$ cat config.mk
export PLATFORM = sky130hd
export DESIGN_NAME = id_control
export DESIGN_NICKNAME = d
export VERILOG_FILES = /design/src/common/id_pkg.sv /design/src/id_stage/id_control.sv
export VERILOG_INCLUDE_DIRS = /design/src /design/src/common
export SDC_FILE = /design/constraint.sdc
export NUM_CORES = 1
export LEC_CHECK = 0
export ABC_CLOCK_PERIOD_IN_PS = 2400
export BUFFER_PORTS_ARGS = -buffer_cell sky130_fd_sc_hd__buf_2
export CORE_MARGIN = 2
export CORE_UTILIZATION = 36
export DETAILED_ROUTE_END_ITERATION = 16
export PLACE_DENSITY = 0.85
export SYNTH_ARGS = -nofsm -noshare
export SYNTH_HDL_FRONTEND = slang
export SYNTH_SLANG_ARGS = --single-unit
export TNS_END_PERCENT = 5
$ cat constraint.sdc
create_clock -name vclk -period 2.4
set_clock_uncertainty 0.15 [all_clocks]
set_input_delay 0.48 -clock vclk [all_inputs]
set_output_delay 0.48 -clock vclk [all_outputs]
set_load 0.02 [all_outputs]
$ cat src/common/id_macros.svh
`ifndef ID_MACROS_SVH
`define ID_MACROS_SVH

`define XLEN            64
`define INST_W          32
`define REG_NUM         32
`define REG_IDX_W       5

`define OPCODE_LOC      6:0
`define RD_LOC          11:7
`define FUNCT3_LOC      14:12
`define RS1_LOC         19:15
`define RS2_LOC         24:20
`define FUNCT7_LOC      31:25

`define OPC_OP          7'b0110011
`define OPC_OP_IMM      7'b0010011
`define OPC_LUI         7'b0110111
`define OPC_AUIPC       7'b0010111
`define OPC_JAL         7'b1101111
`define OPC_JALR        7'b1100111
`define OPC_BRANCH      7'b1100011
`define OPC_LOAD        7'b0000011
`define OPC_STORE       7'b0100011

`endif

$ cat src/common/id_pkg.sv
`default_nettype none

`include "id_macros.svh"

package id_pkg;

    typedef logic [`XLEN-1:0]      data_t;
    typedef logic [`INST_W-1:0]    inst_t;
    typedef logic [`REG_IDX_W-1:0] reg_idx_t;

    typedef enum logic [3:0] {
        ALU_ADD,
        ALU_SUB,
        ALU_SLL,
        ALU_SLT,
        ALU_SLTU,
        ALU_XOR,
        ALU_SRL,
        ALU_SRA,
        ALU_OR,
        ALU_AND
    } alu_op_e;

    typedef enum logic [2:0] {
        IMM_NONE,
        IMM_I,
        IMM_S,
        IMM_B,
        IMM_U,
        IMM_J
    } imm_type_e;

    typedef enum logic [2:0] {
        CMP_EQ,
        CMP_NE,
        CMP_LT,
        CMP_GE,
        CMP_LTU,
        CMP_GEU
    } comp_type_e;

    // Encoding matches funct3[1:0] of loads and stores.
    typedef enum logic [1:0] {
        LSU_BYTE,
        LSU_HALF,
        LSU_WORD,
        LSU_DOUBLE
    } lsu_size_e;

    typedef struct packed {
        alu_op_e    alu_op;
        logic       alu_src_pc;      // Operand a is the pc.
        logic       alu_src_imm;     // Operand b is the immediate.
    } ex_ctrl_t;

    typedef struct packed {
        logic       mem_read;
        logic       mem_write;
        lsu_size_e  size;
        logic       load_unsigned;
    } mem_ctrl_t;

    typedef struct packed {
        logic       rd_en;
        reg_idx_t   rd_index;
        data_t      rd_data;
    } wb_port_t;

    typedef struct packed {
        logic       rs1_en;
        logic       rs2_en;
        logic       rd_en;
        imm_type_e  imm_type;
        comp_type_e comp_type;
        logic       inst_jump;
        logic       inst_branch;
        logic       jump_base_rs1;   // JALR adds to rs1.
        logic       inst_lui;
        ex_ctrl_t   ex;
        mem_ctrl_t  mem;
    } dec_ctrl_t;

endpackage

`default_nettype wire

$ cat src/id_stage/id_control.sv
`timescale 1ns/1ps
`default_nettype none

`include "id_macros.svh"

module id_control (
    input  wire  id_pkg::inst_t     inst_i,
    output id_pkg::dec_ctrl_t       ctrl_o
);

    import id_pkg::*;

    logic [6:0] opcode;
    logic [2:0] funct3;
    logic [6:0] funct7;
    logic       is_reg_op;
    alu_op_e    arith_op;
    logic       arith_valid;
    comp_type_e br_comp;
    logic       br_valid;

    assign opcode    = inst_i[`OPCODE_LOC];
    assign funct3    = inst_i[`FUNCT3_LOC];
    assign funct7    = inst_i[`FUNCT7_LOC];
    assign is_reg_op = (opcode == `OPC_OP);

    // Shared by OP and OP_IMM.
    always_comb begin
        case (funct3)
            3'b000:  arith_op = (is_reg_op && funct7[5]) ? ALU_SUB : ALU_ADD;
            3'b001:  arith_op = ALU_SLL;
            3'b010:  arith_op = ALU_SLT;
            3'b011:  arith_op = ALU_SLTU;
            3'b100:  arith_op = ALU_XOR;
            3'b101:  arith_op = funct7[5] ? ALU_SRA : ALU_SRL;
            3'b110:  arith_op = ALU_OR;
            default: arith_op = ALU_AND;
        endcase

        arith_valid = 1'b1;
        if (is_reg_op) begin
            arith_valid = (funct7 == 7'b0000000) ||
                          ((funct7 == 7'b0100000) && (funct3 == 3'b000 || funct3 == 3'b101));
        end else if (funct3 == 3'b001) begin
            arith_valid = (funct7[6:1] == 6'b000000);            // Six-bit shamt.
        end else if (funct3 == 3'b101) begin
            arith_valid = (funct7[6:1] == 6'b000000) || (funct7[6:1] == 6'b010000);
        end
    end

    always_comb begin
        br_valid = 1'b1;
        case (funct3)
            3'b000:  br_comp = CMP_EQ;
            3'b001:  br_comp = CMP_NE;
            3'b100:  br_comp = CMP_LT;
            3'b101:  br_comp = CMP_GE;
            3'b110:  br_comp = CMP_LTU;
            3'b111:  br_comp = CMP_GEU;
            default: begin
                br_comp  = CMP_EQ;
                br_valid = 1'b0;
            end
        endcase
    end

    always_comb begin
        ctrl_o = '0;                                         // Undecoded is a bubble.
        case (opcode)
            `OPC_OP: if (arith_valid) begin
                ctrl_o.rs1_en    = 1'b1;
                ctrl_o.rs2_en    = 1'b1;
                ctrl_o.rd_en     = 1'b1;
                ctrl_o.ex.alu_op = arith_op;
            end
            `OPC_OP_IMM: if (arith_valid) begin
                ctrl_o.rs1_en         = 1'b1;
                ctrl_o.rd_en          = 1'b1;
                ctrl_o.imm_type       = IMM_I;
                ctrl_o.ex.alu_op      = arith_op;
                ctrl_o.ex.alu_src_imm = 1'b1;
            end
            `OPC_LUI: begin
                ctrl_o.rd_en    = 1'b1;
                ctrl_o.imm_type = IMM_U;
                ctrl_o.inst_lui = 1'b1;
            end
            `OPC_AUIPC: begin
                ctrl_o.rd_en          = 1'b1;
                ctrl_o.imm_type       = IMM_U;
                ctrl_o.ex.alu_src_pc  = 1'b1;
                ctrl_o.ex.alu_src_imm = 1'b1;
            end
            `OPC_JAL: begin
                ctrl_o.rd_en     = 1'b1;
                ctrl_o.imm_type  = IMM_J;
                ctrl_o.inst_jump = 1'b1;
            end
            `OPC_JALR: if (funct3 == 3'b000) begin
                ctrl_o.rs1_en        = 1'b1;
                ctrl_o.rd_en         = 1'b1;
                ctrl_o.imm_type      = IMM_I;
                ctrl_o.inst_jump     = 1'b1;
                ctrl_o.jump_base_rs1 = 1'b1;
            end
            `OPC_BRANCH: if (br_valid) begin
                ctrl_o.rs1_en      = 1'b1;
                ctrl_o.rs2_en      = 1'b1;
                ctrl_o.imm_type    = IMM_B;
                ctrl_o.comp_type   = br_comp;
                ctrl_o.inst_branch = 1'b1;
            end
            `OPC_LOAD: if (funct3 != 3'b111) begin
                ctrl_o.rs1_en            = 1'b1;
                ctrl_o.rd_en             = 1'b1;
                ctrl_o.imm_type          = IMM_I;
                ctrl_o.ex.alu_src_imm    = 1'b1;
                ctrl_o.mem.mem_read      = 1'b1;
                ctrl_o.mem.size          = lsu_size_e'(funct3[1:0]);
                ctrl_o.mem.load_unsigned = funct3[2];
            end
            `OPC_STORE: if (!funct3[2]) begin
                ctrl_o.rs1_en         = 1'b1;
                ctrl_o.rs2_en         = 1'b1;
                ctrl_o.imm_type       = IMM_S;
                ctrl_o.ex.alu_src_imm = 1'b1;
                ctrl_o.mem.mem_write  = 1'b1;
                ctrl_o.mem.size       = lsu_size_e'(funct3[1:0]);
            end
            default: ;
        endcase
    end

endmodule

`default_nettype wire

|---|

Whenever a line in the data holds "enum", copy that line.

◆ THE ANSWER ◆
    typedef enum logic [3:0] {
    typedef enum logic [2:0] {
    typedef enum logic [2:0] {
    typedef enum logic [1:0] {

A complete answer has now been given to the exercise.